The Russians are running out of precision-guided weapons. The Ukrainians are running out of Soviet-era munitions. The world is running out of patience for the war. The Biden administration is running out of ideas for how to wage it. And the Chinese are watching.
Moscow’s shortfalls with its arsenal, which have been obvious on the battlefield for weeks, are cause for long-term relief and short-term horror. Relief, because the Russian war machine, on whose modernization Vladimir Putin spent heavily, has been exposed as a paper tiger that could not seriously challenge NATO in a conventional conflict.
Horror, because an army that cannot wage a high-tech war, relatively low on collateral damage, will wage a low-tech war, appallingly high on such damage. Ukraine, by its own estimates, is suffering 20,000 casualties a month. By contrast, the U.S. suffered about 36,000 casualties in Iraq over seven years of war. For all its bravery and resolve, Kyiv can hold off — but not defeat — a neighbor more than three times its size in a war of attrition.
That means Ukraine needs to do more than slow down the Russian army. It needs to break its spine as quickly as possible.
But that can’t happen in an artillery war when Russia can fire some 60,000 shells per day against the roughly 5,000 that the Ukrainians have said they can get off. Quantity, as the saying goes, has a quality all its own.

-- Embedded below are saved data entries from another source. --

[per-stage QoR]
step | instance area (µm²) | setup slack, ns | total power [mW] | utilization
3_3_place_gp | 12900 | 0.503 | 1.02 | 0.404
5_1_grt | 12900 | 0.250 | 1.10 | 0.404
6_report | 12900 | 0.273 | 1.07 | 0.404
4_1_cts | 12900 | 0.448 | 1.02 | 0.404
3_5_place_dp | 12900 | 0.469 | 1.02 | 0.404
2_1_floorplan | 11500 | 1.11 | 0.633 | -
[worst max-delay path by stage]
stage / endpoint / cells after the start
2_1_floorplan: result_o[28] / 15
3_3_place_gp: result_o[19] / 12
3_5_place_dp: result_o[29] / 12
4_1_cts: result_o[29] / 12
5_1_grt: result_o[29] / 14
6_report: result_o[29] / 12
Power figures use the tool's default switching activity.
### config.mk
export PLATFORM = sky130hd
export DESIGN_NAME = cart_dma_ctrl
export DESIGN_NICKNAME = d
export VERILOG_FILES = /design/src/rtl/cart_dma_pkg.sv /design/src/rtl/cart_dma_regs.sv /design/src/rtl/cart_dma_mover.sv /design/src/rtl/cart_dma_delay.sv /design/src/rtl/cart_dma_ctrl.sv
export SDC_FILE = /design/constraint.sdc
export NUM_CORES = 1
export LEC_CHECK = 0
export BUFFER_PORTS_ARGS = -buffer_cell sky130_fd_sc_hd__clkbuf_2
export CAP_MARGIN = 15
export CORE_UTILIZATION = 28
export CTS_CLUSTER_DIAMETER = 40
export DETAILED_ROUTE_END_ITERATION = 10
export SLEW_MARGIN = 20
export SYNTH_ARGS = -nofsm -noshare
export SYNTH_HDL_FRONTEND = slang
export SYNTH_HIERARCHICAL = 1
export SYNTH_SLANG_ARGS = --single-unit
### constraint.sdc
create_clock -name clk -period 17 [get_ports clk]
set_clock_uncertainty 0.05 [all_clocks]
set_input_delay 0 -clock clk [delete_from_list [all_inputs] [get_ports clk]]
set_output_delay 0 -clock clk [all_outputs]
set_load 0.1 [all_outputs]
<file path="config.mk">
export PLATFORM = sky130hd
export DESIGN_NAME = gpio_pad_bank
export DESIGN_NICKNAME = d
export VERILOG_FILES = /design/src/rtl/gpio_pad_bank.sv
export SDC_FILE = /design/constraint.sdc
export NUM_CORES = 1
export LEC_CHECK = 0
export ABC_AREA = 1
export BUFFER_PORTS_ARGS = -buffer_cell sky130_fd_sc_hd__buf_2
export CORE_ASPECT_RATIO = 0.6
export CORE_UTILIZATION = 54
export DETAILED_ROUTE_END_ITERATION = 6
export PLACE_DENSITY = 0.83
export SYNTH_ARGS = -nofsm -noshare
export SYNTH_HDL_FRONTEND = slang
export SYNTH_SLANG_ARGS = --single-unit
</file>
<file path="constraint.sdc">
create_clock -name clk -period 2.7 [get_ports clk]
set_clock_uncertainty 0.2 [all_clocks]
set_input_delay 0.54 -clock clk [delete_from_list [all_inputs] [get_ports clk]]
set_output_delay 0.54 -clock clk [all_outputs]
set_load 0.03 [all_outputs]
</file>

The Biden administration is providing Ukraine with advanced howitzers, rocket launchers and munitions, but they aren’t arriving fast enough.
Now is the moment for Joe Biden to tell his national security team what Richard Nixon told his when Israel was reeling from its losses in the Yom Kippur War: After asking what weapons Jerusalem was asking for, the 37th president ordered his staff to “double it,” adding, “Now get the hell out of here and get the job done.”
The urgency of winning soon — or at least of putting Russian forces into retreat across a broad front, so that it’s Moscow, not Kyiv, that sues for peace — is compounded by the fact that time isn’t necessarily on the West’s side.
Sanctions on Russia may do long-term damage to its capacity to grow. But sanctions can do only so much in the short term to dent Russia’s capacity to destroy. Those same sanctions also exact a toll on the rest of the world, and the toll the world is prepared to pay for solidarity with Ukraine isn’t unlimited. Critical shortages of food, energy and fertilizer, along with the supply disruptions and price increases that inevitably follow, can’t be sustained forever in democratic societies with limited tolerance for pain.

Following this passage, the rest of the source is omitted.